株主との対話を欠いた経営姿勢に対する当社の判断
Blue Goats CAPITAL株式会社のプレスリリース
Blue Goats Capital株式会社(本社:東京都中央区、代表取締役:青柳和洋。以下「当社」)は、保有するムラキ株式会社(東証スタンダード市場:7477。以下「対象会社」)株式について、保有方針を見直し、譲渡を進める方針を決定いたしましたので、お知らせいたします。
当社は、対象会社が2025年6月20日開催の第67回定時株主総会において買収防衛策を導入する以前から、その潜在的な企業価値を評価し、長期的な視点に立って株式を保有してまいりました。当社は、買収防衛策を潜脱する目的で株式を取得した新たな株主ではなく、その導入よりも前から対象会社の株主であり続けた者であります。そして保有を通じて一貫して、当社は対象会社に対し、企業価値の向上に向けた建設的な対話を求めてまいりました。
しかしながら、当社のこうした働きかけに対する対象会社の姿勢は、当社の認識する限り、以下のとおりのものでした。
対象会社は、長期にわたり業績の停滞が続き、株価純資産倍率(PBR)が1倍を下回る状態が継続しております。にもかかわらず、外部からの取締役の受け入れや、株主との実質的な対話を通じた経営改善の取り組みは、当社が認識する限り、なされてまいりませんでした。
当社による株式の追加取得に際しては、当社の認識では、事前に対象会社の代表取締役に対し、市場における流動性が乏しい中で、株式の譲渡を希望される方から相談を受けていること、取得を検討していること、及び敵対的な意図を有するものではないことを説明し、特段の異議をいただくことはございませんでした。
また、当社が株主としての権利に基づき行った株主提案に際しては、当社の認識では、事前に定時株主総会の日程を確認いたしましたところ、当該時点では日程は未定とのことでありました。しかしながら、当社が2026年4月23日に株主提案を提出した後、当該株主総会の開催日程は、過去の例と比較して異例に早期である2026年6月17日に設定されました。その結果、当社の株主提案は、会社法に定める株主提案権の行使期限である株主総会の日の8週間前までという期間を1日下回ることとなり、適時に取り扱われませんでした。
そして対象会社は、株主との対話に応じることなく、当社を一方的に問題視する書面を、繰り返し送付してまいりました。
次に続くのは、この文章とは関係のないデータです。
--- src/rtl/multicycle_ctrl_fsm_pkg.sv ---
// Shared encodings for the multicycle control unit: states, instruction
// types, per-type function codes, ALU operations, PC sources and decode classes.
package multicycle_ctrl_pkg;

  typedef enum logic [2:0] {
    ST_IDLE = 3'd0,
    ST_IF   = 3'd1,
    ST_ID   = 3'd2,
    ST_EX   = 3'd3,
    ST_MEM  = 3'd4,
    ST_WB   = 3'd5,
    ST_TRAP = 3'd6
  } state_t;

  localparam logic [1:0] TYPE_R = 2'b00;
  localparam logic [1:0] TYPE_I = 2'b01;
  localparam logic [1:0] TYPE_J = 2'b10;
  localparam logic [1:0] TYPE_S = 2'b11;

  localparam int F_AND  = 0;
  localparam int F_ADD  = 1;
  localparam int F_SUB  = 2;
  localparam int F_CMP  = 3;
  localparam int F_ANDI = 0;
  localparam int F_ADDI = 1;
  localparam int F_LW   = 2;
  localparam int F_SW   = 3;
  localparam int F_BEQ  = 4;
  localparam int F_J    = 0;
  localparam int F_JAL  = 1;
  localparam int F_SLL  = 0;
  localparam int F_SRL  = 1;
  localparam int F_SLLV = 2;
  localparam int F_SRLV = 3;

  localparam logic [3:0] ALU_AND = 4'd0;
  localparam logic [3:0] ALU_ADD = 4'd1;
  localparam logic [3:0] ALU_SUB = 4'd2;
  localparam logic [3:0] ALU_SLL = 4'd4;
  localparam logic [3:0] ALU_SRL = 4'd5;

  localparam logic [1:0] PC_SEQ    = 2'b00;
  localparam logic [1:0] PC_BRANCH = 2'b01;
  localparam logic [1:0] PC_JUMP   = 2'b10;
  localparam logic [1:0] PC_RET    = 2'b11;

  typedef enum logic [2:0] {
    CLS_ALU,
    CLS_LOAD,
    CLS_STORE,
    CLS_BRANCH,
    CLS_JUMP,
    CLS_JAL,
    CLS_CMP
  } cls_t;

endpackage

--- src/rtl/multicycle_ctrl_fsm_if.sv ---
// Instruction/strobe bundle between the control unit (master) and the datapath
// (slave). MULTICYCLE_CTRL_PERF_EN adds the performance counter outputs.
interface multicycle_ctrl_fsm_if #(
  parameter int FUNC_W = 5
`ifdef MULTICYCLE_CTRL_PERF_EN
  , parameter int CNT_W = 32
`endif
);
  logic              run;
  logic [1:0]        inst_type;
  logic [FUNC_W-1:0] inst_function;
  logic              stop_bit;
  logic              zero_flag;
  logic              mem_ready;
  logic              mem_rd;
  logic              mem_wr;
  logic              ir_we;
  logic              reg_we;
  logic              wb_sel;
  logic              alu_src;
  logic [3:0]        alu_op;
  logic              pc_we;
  logic [1:0]        pc_src;
  logic              st_push;
  logic              st_pop;
  logic              fault;
  logic [2:0]        state;
`ifdef MULTICYCLE_CTRL_PERF_EN
  logic [CNT_W-1:0]  instr_retired;
  logic [CNT_W-1:0]  stall_cycles;
`endif

  modport master (
`ifdef MULTICYCLE_CTRL_PERF_EN
    output instr_retired, stall_cycles,
`endif
    input  run, inst_type, inst_function, stop_bit, zero_flag, mem_ready,
    output mem_rd, mem_wr, ir_we, reg_we, wb_sel, alu_src, alu_op,
    output pc_we, pc_src, st_push, st_pop, fault, state
  );

  modport slave (
`ifdef MULTICYCLE_CTRL_PERF_EN
    input  instr_retired, stall_cycles,
`endif
    output run, inst_type, inst_function, stop_bit, zero_flag, mem_ready,
    input  mem_rd, mem_wr, ir_we, reg_we, wb_sel, alu_src, alu_op,
    input  pc_we, pc_src, st_push, st_pop, fault, state
  );
endinterface

--- src/rtl/multicycle_ctrl_fsm_decode.sv ---
// Combinational instruction decode: legality, execution class, ALU operation
// and ALU operand select for a type/function pair.
module multicycle_ctrl_decode
  import multicycle_ctrl_pkg::*;
#(
  parameter int FUNC_W = 5
) (
  input  logic [1:0]        typ,
  input  logic [FUNC_W-1:0] func,
  output logic              illegal,
  output cls_t              cls,
  output logic [3:0]        alu_op,
  output logic              alu_src
);
  logic [31:0] fn;

  always_comb begin
    illegal = 1'b0;
    cls     = CLS_ALU;
    alu_op  = ALU_AND;
    alu_src = 1'b0;
    fn      = 32'(func);
    case (typ)
      TYPE_R: begin
        case (fn)
          F_AND:   alu_op = ALU_AND;
          F_ADD:   alu_op = ALU_ADD;
          F_SUB:   alu_op = ALU_SUB;
          F_CMP:   begin alu_op = ALU_SUB; cls = CLS_CMP; end
          default: illegal = 1'b1;
        endcase
      end
      TYPE_I: begin
        alu_src = 1'b1;
        case (fn)
          F_ANDI:  alu_op = ALU_AND;
          F_ADDI:  alu_op = ALU_ADD;
          F_LW:    begin alu_op = ALU_ADD; cls = CLS_LOAD;   end
          F_SW:    begin alu_op = ALU_ADD; cls = CLS_STORE;  end
          F_BEQ:   begin alu_op = ALU_SUB; cls = CLS_BRANCH; end
          default: illegal = 1'b1;
        endcase
      end
      TYPE_J: begin
        case (fn)
          F_J:     cls = CLS_JUMP;
          F_JAL:   cls = CLS_JAL;
          default: illegal = 1'b1;
        endcase
      end
      default: begin
        // shift-by-immediate forms take the immediate operand, variable forms do not
        case (fn)
          F_SLL:   begin alu_op = ALU_SLL; alu_src = 1'b1; end
          F_SRL:   begin alu_op = ALU_SRL; alu_src = 1'b1; end
          F_SLLV:  alu_op = ALU_SLL;
          F_SRLV:  alu_op = ALU_SRL;
          default: illegal = 1'b1;
        endcase
      end
    endcase
  end
endmodule

--- src/rtl/multicycle_ctrl_fsm.sv ---
// Multicycle processor control FSM with memory wait states and return-stack
// occupancy tracking. Define MULTICYCLE_CTRL_PERF_EN for retire/stall counters.
module multicycle_ctrl_fsm
  import multicycle_ctrl_pkg::*;
#(
  parameter int FUNC_W      = 5,
  parameter int STACK_DEPTH = 8
`ifdef MULTICYCLE_CTRL_PERF_EN
  , parameter int CNT_W     = 32
`endif
) (
  input  logic                 clk,
  input  logic                 rst_n,
  multicycle_ctrl_fsm_if.master bus
);
  localparam int DEPTH_W = $clog2(STACK_DEPTH + 1);
  localparam logic [DEPTH_W-1:0] FULL = DEPTH_W'(STACK_DEPTH);

  state_t              state, next;
  logic [1:0]          type_q;
  logic [FUNC_W-1:0]   func_q;
  logic                stop_q;
  logic [DEPTH_W-1:0]  depth;

  logic [1:0]          typ;
  logic [FUNC_W-1:0]   func;
  logic                stop;
  logic                illegal;
  cls_t                cls;
  logic [3:0]          dec_op;
  logic                dec_src;

  logic mem_rd, mem_wr, ir_we, reg_we, wb_sel, alu_src, pc_we, st_push, st_pop, fault;
  logic [3:0] alu_op;
  logic [1:0] pc_src, base_src;
  logic       complete;

  // The IR is written on leaving IF, so ID decodes the live fields and latches them.
  assign typ  = (state == ST_ID) ? bus.inst_type     : type_q;
  assign func = (state == ST_ID) ? bus.inst_function : func_q;
  assign stop = (state == ST_ID) ? bus.stop_bit      : stop_q;

  multicycle_ctrl_decode #(.FUNC_W(FUNC_W)) u_decode (
    .typ     (typ),
    .func    (func),
    .illegal (illegal),
    .cls     (cls),
    .alu_op  (dec_op),
    .alu_src (dec_src)
  );

  always_comb begin
    next = state;
    {mem_rd, mem_wr, ir_we, reg_we, wb_sel, alu_src, pc_we, st_push, st_pop, fault} = '0;
    alu_op   = ALU_AND;
    pc_src   = PC_SEQ;
    base_src = PC_SEQ;
    complete = 1'b0;
    case (state)
      ST_IDLE: if (bus.run) next = ST_IF;
      ST_IF: begin
        mem_rd = 1'b1;
        if (bus.mem_ready) begin
          ir_we = 1'b1;
          next  = ST_ID;
        end
      end
      ST_ID: begin
        if (illegal || (cls == CLS_JAL && (stop || depth == FULL))) begin
          next = ST_TRAP;
        end else if (cls == CLS_JUMP || cls == CLS_JAL) begin
          complete = 1'b1;
          base_src = PC_JUMP;
        end else begin
          next = ST_EX;
        end
      end
      ST_EX: begin
        alu_op  = dec_op;
        alu_src = dec_src;
        case (cls)
          CLS_LOAD, CLS_STORE: next = ST_MEM;
          CLS_BRANCH: begin
            complete = 1'b1;
            base_src = bus.zero_flag ? PC_BRANCH : PC_SEQ;
          end
          CLS_CMP: complete = 1'b1;
          default: next = ST_WB;
        endcase
      end
      ST_MEM: begin
        mem_rd = (cls == CLS_LOAD);
        mem_wr = (cls == CLS_STORE);
        if (bus.mem_ready) begin
          if (cls == CLS_LOAD) next = ST_WB;
          else complete = 1'b1;
        end
      end
      ST_WB: begin
        reg_we   = 1'b1;
        wb_sel   = (cls == CLS_LOAD);
        complete = 1'b1;
      end
      ST_TRAP: fault = 1'b1;
      default: next = ST_IDLE;
    endcase
    // A stop-bit return takes priority over any branch/jump/sequential target.
    if (complete) begin
      if (stop && depth == '0) begin
        next = ST_TRAP;
      end else begin
        pc_we   = 1'b1;
        pc_src  = stop ? PC_RET : base_src;
        st_pop  = stop;
        st_push = (cls == CLS_JAL);
        next    = bus.run ? ST_IF : ST_IDLE;
      end
    end
  end

  always_ff @(posedge clk or negedge rst_n) begin
    if (!rst_n) begin
      state  <= ST_IDLE;
      type_q <= '0;
      func_q <= '0;
      stop_q <= 1'b0;
      depth  <= '0;
    end else begin
      state <= next;
      if (state == ST_ID) begin
        type_q <= bus.inst_type;
        func_q <= bus.inst_function;
        stop_q <= bus.stop_bit;
      end
      if (st_push)     depth <= depth + 1'b1;
      else if (st_pop) depth <= depth - 1'b1;
    end
  end

`ifdef MULTICYCLE_CTRL_PERF_EN
  logic [CNT_W-1:0] retired, stalls;

  always_ff @(posedge clk or negedge rst_n) begin
    if (!rst_n) begin
      retired <= '0;
      stalls  <= '0;
    end else begin
      if (pc_we) retired <= retired + 1'b1;
      if ((state == ST_IF || state == ST_MEM) && !bus.mem_ready) stalls <= stalls + 1'b1;
    end
  end

  assign bus.instr_retired = retired;
  assign bus.stall_cycles  = stalls;
`endif

  assign bus.mem_rd  = mem_rd;
  assign bus.mem_wr  = mem_wr;
  assign bus.ir_we   = ir_we;
  assign bus.reg_we  = reg_we;
  assign bus.wb_sel  = wb_sel;
  assign bus.alu_src = alu_src;
  assign bus.alu_op  = alu_op;
  assign bus.pc_we   = pc_we;
  assign bus.pc_src  = pc_src;
  assign bus.st_push = st_push;
  assign bus.st_pop  = st_pop;
  assign bus.fault   = fault;
  assign bus.state   = state;
endmodule

--- src/flat_wrapper.sv ---
// flat-port wrapper written by rule: the top's interface ports become plain ports
module multicycle_ctrl_fsm_flat import multicycle_ctrl_pkg::*;
#(
  parameter int FUNC_W      = 5,
  parameter int STACK_DEPTH = 8

)
  (clk, rst_n, bus_run, bus_inst_type, bus_inst_function, bus_stop_bit, bus_zero_flag, bus_mem_ready, bus_mem_rd, bus_mem_wr, bus_ir_we, bus_reg_we, bus_wb_sel, bus_alu_src, bus_alu_op, bus_pc_we, bus_pc_src, bus_st_push, bus_st_pop, bus_fault, bus_state);
  multicycle_ctrl_fsm_if #(.FUNC_W(FUNC_W)) bus_i ();
  input  logic clk;
  input  logic rst_n;
  input wire logic [$bits(bus_i.run)-1:0] bus_run;
  input wire logic [$bits(bus_i.inst_type)-1:0] bus_inst_type;
  input wire logic [$bits(bus_i.inst_function)-1:0] bus_inst_function;
  input wire logic [$bits(bus_i.stop_bit)-1:0] bus_stop_bit;
  input wire logic [$bits(bus_i.zero_flag)-1:0] bus_zero_flag;
  input wire logic [$bits(bus_i.mem_ready)-1:0] bus_mem_ready;
  output wire logic [$bits(bus_i.mem_rd)-1:0] bus_mem_rd;
  output wire logic [$bits(bus_i.mem_wr)-1:0] bus_mem_wr;
  output wire logic [$bits(bus_i.ir_we)-1:0] bus_ir_we;
  output wire logic [$bits(bus_i.reg_we)-1:0] bus_reg_we;
  output wire logic [$bits(bus_i.wb_sel)-1:0] bus_wb_sel;
  output wire logic [$bits(bus_i.alu_src)-1:0] bus_alu_src;
  output wire logic [$bits(bus_i.alu_op)-1:0] bus_alu_op;
  output wire logic [$bits(bus_i.pc_we)-1:0] bus_pc_we;
  output wire logic [$bits(bus_i.pc_src)-1:0] bus_pc_src;
  output wire logic [$bits(bus_i.st_push)-1:0] bus_st_push;
  output wire logic [$bits(bus_i.st_pop)-1:0] bus_st_pop;
  output wire logic [$bits(bus_i.fault)-1:0] bus_fault;
  output wire logic [$bits(bus_i.state)-1:0] bus_state;
  assign bus_i.run = bus_run;
  assign bus_i.inst_type = bus_inst_type;
  assign bus_i.inst_function = bus_inst_function;
  assign bus_i.stop_bit = bus_stop_bit;
  assign bus_i.zero_flag = bus_zero_flag;
  assign bus_i.mem_ready = bus_mem_ready;
  assign bus_mem_rd = bus_i.mem_rd;
  assign bus_mem_wr = bus_i.mem_wr;
  assign bus_ir_we = bus_i.ir_we;
  assign bus_reg_we = bus_i.reg_we;
  assign bus_wb_sel = bus_i.wb_sel;
  assign bus_alu_src = bus_i.alu_src;
  assign bus_alu_op = bus_i.alu_op;
  assign bus_pc_we = bus_i.pc_we;
  assign bus_pc_src = bus_i.pc_src;
  assign bus_st_push = bus_i.st_push;
  assign bus_st_pop = bus_i.st_pop;
  assign bus_fault = bus_i.fault;
  assign bus_state = bus_i.state;
  multicycle_ctrl_fsm #(.FUNC_W(FUNC_W), .STACK_DEPTH(STACK_DEPTH)) u_core (.clk(clk), .rst_n(rst_n), .bus(bus_i));
endmodule
--- config.mk ---
export PLATFORM = sky130hd
export DESIGN_NAME = multicycle_ctrl_fsm_flat
export DESIGN_NICKNAME = d
export VERILOG_FILES = /design/src/rtl/multicycle_ctrl_fsm_pkg.sv /design/src/rtl/multicycle_ctrl_fsm_if.sv /design/src/rtl/multicycle_ctrl_fsm_decode.sv /design/src/rtl/multicycle_ctrl_fsm.sv /design/src/flat_wrapper.sv
export SDC_FILE = /design/constraint.sdc
export NUM_CORES = 1
export LEC_CHECK = 0
export ABC_AREA = 1
export BUFFER_PORTS_ARGS = -buffer_cell sky130_fd_sc_hd__buf_2
export CAP_MARGIN = 20
export CORE_ASPECT_RATIO = 1.4
export CORE_MARGIN = 2
export CORE_UTILIZATION = 55
export CTS_CLUSTER_SIZE = 8
export DETAILED_ROUTE_END_ITERATION = 12
export HOLD_SLACK_MARGIN = 0.12
export MAX_ROUTING_LAYER = met4
export PLACE_DENSITY = 0.78
export RECOVER_POWER = 50
export REMOVE_ABC_BUFFERS = 1
export SYNTH_ARGS = -nofsm -noshare
export SYNTH_HDL_FRONTEND = slang
export SYNTH_HIERARCHICAL = 1
export SYNTH_SLANG_ARGS = --single-unit
--- constraint.sdc ---
create_clock -name clk -period 8.5 [get_ports clk]
set_input_delay 1.275 -clock clk [delete_from_list [all_inputs] [get_ports clk]]
set_output_delay 1.275 -clock clk [all_outputs]
set_load 0.05 [all_outputs]
==> run_results.csv <==
group,metric,value,unit
run_status,outcome,"completed",
floorplan,initial_core_util,58.7,%
setup_path,cpMostUsedCell,"nand2_1",
layout,fin_nets,258,
clock_tree,h-tree-depth,1,
floorplan,rows,21,
setup_path,cp.arrival,3.41,ns
global_routing,wire_length_of_the_first_global_routing_pass,4930,µm
yosys,synthCells,205,
placed_design,place.detailed.hpwl,2320,µm
hold_path,min-delay-start,"u_core/type_q[0]",
sta,timing.clock.skew,0.00482,ns
clock_tree,clock_path_buffers,2,
detailed_routing,route.met3.wl,121,µm
sta,tightest_slew,0.868,ns
clock_tree,cts_resized,0,
layout,multi_input_comb_area,870,µm²
layout,antenna_cells,0,
pwr,total_power,0.000626,W
sta,post-route-period-util,55.1,%
clock_tree,clock_sinks,15,
setup_path,max_stage_delay,0.30,ns
pwr,p_seq_share,22.1,%
yosys,post_synth_simple_gate_area,43.7,%
floorplan,ios,32,
hold_path,min_path_type,"flop to flop",
detailed_routing,vias,1332,
detailed_routing,totalWireLength,2840,µm
run,max_capacitance_violation_total,0,
global_routing,grt_max_degree,16,
yosys,synth_top_family_by_area,"simple AND/OR/NAND/NOR gates",
sta,timing.final.setup_violations,0,
global_routing,antenna_found_initial,0,
setup_path,timing.critical_path.from_type,"primary input",
setup_path,critPathTopFamily,"simple AND/OR/NAND/NOR gates",
yosys,flip_flop_and_latch_count_after_synthesis,15,
floorplan,fp.dieArea,3010,µm²
pwr,internal_power,0.000254,W
setup_path,crit_chain,"buf_2 -> nand2_1 -> nand2_1 -> inv_1 -> ha_1 -> nand2_1 -> nand3b_1 -> nand3_1 -> nand2_1 -> inv_1 -> inv_1 -> nor3_1 -> o21ai_2 -> nand3_4 -> nand2_1 -> inv_1 -> nand2_1 -> inv_1 -> buf_2",
detailed_routing,routed_wire_length_per_instance,10.5,µm
global_routing,overflow,0,
setup_path,critical_path_peak_fanout,10,
pwr,power_per_cell_area,389,nW/µm²
setup_path,rr_endpoint,"u_core/depth[3]",
yosys,muxShareOfSynthArea,0,%
detailed_routing,pre_antenna_drt_iters,4,
global_routing,first_global_vias,1250,
yosys,area_fraction_of_the_dominant_cell_type_after_synthesis,26.5,%
detailed_routing,detail-route-antenna-nets,0,
layout,fillCellCount,231,
hold_path,timing.hold.worst_endpoint,"u_core/type_q[0]",
setup_path,ff2ff_path_depth,25,
detailed_routing,route.top_layer_used,"met4",
clock_tree,clkLatencyLatePin,0.28,ns
yosys,synth_sequential_area_ratio,26.5,%
pwr,sw_frac_of_total,59.5,%
layout,drive_above_1_share,26.6,%
sta,final_period_minus_worst_setup_slack,4.69,ns
yosys,synth_area,1420,µm²
sta,finalHoldViolCount,0,
pwr,power.share.clock,6.7,%
sta,fmaxAchievable,213,MHz
setup_path,timing.critical_path.buf_inv,7,
setup_path,r2r_setup_slack,4.82,ns
pwr,p_switching,0.000372,W
setup_path,r2r_start,"u_core/bus.state[2]",
yosys,ys_top_cells_by_area,"dfrtp_1 (26%), nand2_1 (15%), inv_1 (7.4%), ha_1 (5.3%), nand3_1 (5.3%)",
sta,slew-limit-headroom,41.9,%
layout,syn2layout_area_growth,13.4,%
placed_design,placer_congestion,0.874,
clock_tree,cts_made_buffers,3,
detailed_routing,drt_iter0_drc,18,
layout,layout.cell_area.non_filler,1610,µm²
placed_design,numPortBuffers,30,
placed_design,placed_instance_area,1580,µm²
yosys,yosys.area_share.xor_xnor,1.76,%
sta,final-max-slew-violation-count,0,
clock_tree,worst_setup_hold_path_clk_slew,0.10,ns
floorplan,placeableCoreArea,2420,µm²
clock_tree,tritoncts_clock_tree,"done",
layout,regArea,375,µm²
clock_tree,cts_setup_buffers,0,
floorplan,die_width,46.9,µm
yosys,synth_largest_area_cell,"dfrtp_1",
detailed_routing,routed-wl-met2,1410,µm
clock_tree,cts_root_buf,"clkbuf_4",
yosys,yosys_warnings,6,
sta,rsz_0062_raised_after_global_routing,"false",
sta,timing.setup.tns,0,ns
setup_path,cpMaxStageDelayCell,"nor3_1",
yosys,synth-compound-area-share,8.99,%
pwr,worst_ir_drop_vdd,232,µV
hold_path,whs_path_depth,2,
setup_path,path_class,"primary input to primary output",
yosys,syn_area_per_cell,6.92,µm²
setup_path,end_kind,"primary output",
setup_path,worstPathRequired,7.22,ns
detailed_routing,viasPerCell,4.92,
clock_tree,holdBufCountCts,0,
global_routing,track_usage,22.1,%
detailed_routing,m1WireLength,1280,µm
floorplan,die_height,64.1,µm
pwr,leakagePower,0.895,nW
yosys,synth_area_in_adders,6.70,%
detailed_routing,detail_route.drc_violations,0,
yosys,synth.distinct_cells,36,
pwr,comb_power_share,71.2,%
[how the worst max path moves through the flow]
| stage | depth (start not counted) | endpoint | start |
|---|---|---|---|
| 4_1_cts | 19 | bus_pc_src[0] | bus_inst_type[1] |
| 3_3_place_gp | 17 | bus_pc_src[1] | bus_inst_type[1] |
| 2_1_floorplan | 15 | bus_pc_src[1] | bus_inst_type[1] |
| 6_report | 19 | bus_pc_src[0] | bus_inst_type[1] |
| 3_5_place_dp | 19 | bus_pc_src[0] | bus_inst_type[1] |
| 5_1_grt | 19 | bus_pc_src[0] | bus_inst_type[1] |
[state kept, by name, summed over array words and instances, names as in the netlist]
register / cells
u_core/depth: 4
u_core/type_q: 2
u_core/stop_q: 1
u_core/bus.state: 3
u_core/func_q: 5
[kinds of logic after synthesis]
kind of cell             after synthesis
AO/OA/AOI/OAI                         19
XOR/XNOR                               2
adder cells (fa/ha/maj)                7
buffers and inverters                 39
flip-flops                            15
other                                  1
AND/OR/NAND/NOR                      122
[metrics by stage]
stage	utilization, %	instances	worst slack (ns)	hold WS (ns)
after floorplan	-	203	3.77	0.490
after global placement	65.5	267	3.84	0.518
after detailed placement	65.5	267	3.83	0.527
after CTS	66.8	271	3.82	0.553
after global routing	66.6	271	3.52	0.615
final	66.6	271	3.81	0.553
[area by class of cell]
| class | instances | share of cell area, % |
|---|---|---|
| repair buffers | 30 | 9.18 |
| multi-input cells | 151 | 54.0 |
| clock buffers | 3 | 1.40 |
| flip-flops and latches | 15 | 23.3 |
| well taps | 34 | 2.64 |
| clock inverters | 1 | 0.467 |
| inverters | 37 | 8.94 |
[cells in the mapped netlist]
| cell | count |
|---|---|
| dfrtp_1 | 15 |
| ha_1 | 6 |
| nand2_1 | 58 |
| nand2_4 | 3 |
| a21oi_1 | 6 |
| nor3_1 | 4 |
| nor2_2 | 2 |
| o211ai_1 | 1 |
| a41oi_2 | 1 |
| a21o_1 | 1 |
| o31ai_1 | 1 |
| inv_1 | 28 |
| buf_12 | 1 |
| buf_4 | 1 |
| nand3_2 | 1 |
| nor2_1 | 20 |
| nand3b_1 | 1 |
| o21ai_2 | 2 |
| nand3_4 | 2 |
| xor2_1 | 1 |
| and2_4 | 1 |
| conb_1 | 1 |
| or3_1 | 1 |
| inv_6 | 1 |
| a21boi_2 | 1 |
| nor2_4 | 2 |
| nand4_1 | 5 |
| nand4_4 | 1 |
| xor2_2 | 1 |
| nand2_2 | 5 |
| fa_1 | 1 |
| o21ai_1 | 2 |
| o21ai_0 | 4 |
| nor4_2 | 1 |
| inv_2 | 8 |
| nand3_1 | 15 |
[power by group through the flow]
stage	registers [W]	logic (W)	clock network, W
final	0.000138	0.000446	0.0000422
after global routing	0.000143	0.000506	0.0000472
after CTS	0.000139	0.000449	0.0000434
after detailed placement	0.000140	0.000447	0
after global placement	0.000140	0.000444	0
after floorplan	0.000154	0.000349	0
[placed cells by master (no fill, tap or decap), types with 3 or more instances in the layout]
| cell type | count |
|---|---|
| o21ai_0 | 4 |
| nor3_1 | 4 |
| nand2_1 | 58 |
| a21oi_1 | 6 |
| inv_1 | 28 |
| buf_2 | 28 |
| inv_2 | 8 |
| clkbuf_4 | 3 |
| ha_1 | 6 |
| nand3_1 | 15 |
| nand2_4 | 3 |
| nor2_1 | 20 |
| nand4_1 | 5 |
| nand2_2 | 5 |
| dfrtp_1 | 15 |
[per-layer routing]
metal,GRT usage [%],vias up
met4,7.64,0
met2,36.8,27
li1,-,706
met1,27.5,597
met3,0.847,2
met5,-,-
[worst min-delay path, delay by kind of cell (launching register included)]
kind	cells	cell delay [ns]
and+or+nand+nor	2	0.17
DFF	1	0.34
Note: power is estimated with default switching activity, not from simulation.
当社は、株主との対話を重視し、開かれた資本市場のもとで企業価値の向上が図られることを、投資の基本姿勢としております。上場企業は、広く資本市場に開かれた公器であり、その企業価値は、株主をはじめとするステークホルダーとの対話を通じて高められるべきものと、当社は考えております。
以上の経緯に照らし、当社は、対象会社が、当社が投資を通じて企業価値向上に貢献すべき対象として、もはや適切ではないと判断するに至りました。当社が、限られた経営資源を、このような対象会社との関係に費やし続けることは、当社の投資方針に照らして合理性を欠くものと考えます。
買収防衛策の導入以前からの株主であった当社が、長期にわたり企業価値の向上に向けた対話を求めてもなお、対象会社はその対話に一切応じることがありませんでした。当社は、株主との対話を欠いたまま、自らの経営姿勢を顧みることのない対象会社のあり方に、上場企業としての適格性について重大な疑問を抱かざるを得ません。
今般の保有方針の見直しは、こうした当社の基本姿勢に基づく、独立した投資判断によるものです。なお、本件は当社独自の投資判断に基づくものであり、対象会社の他の株主との協調・連携によるものではありません。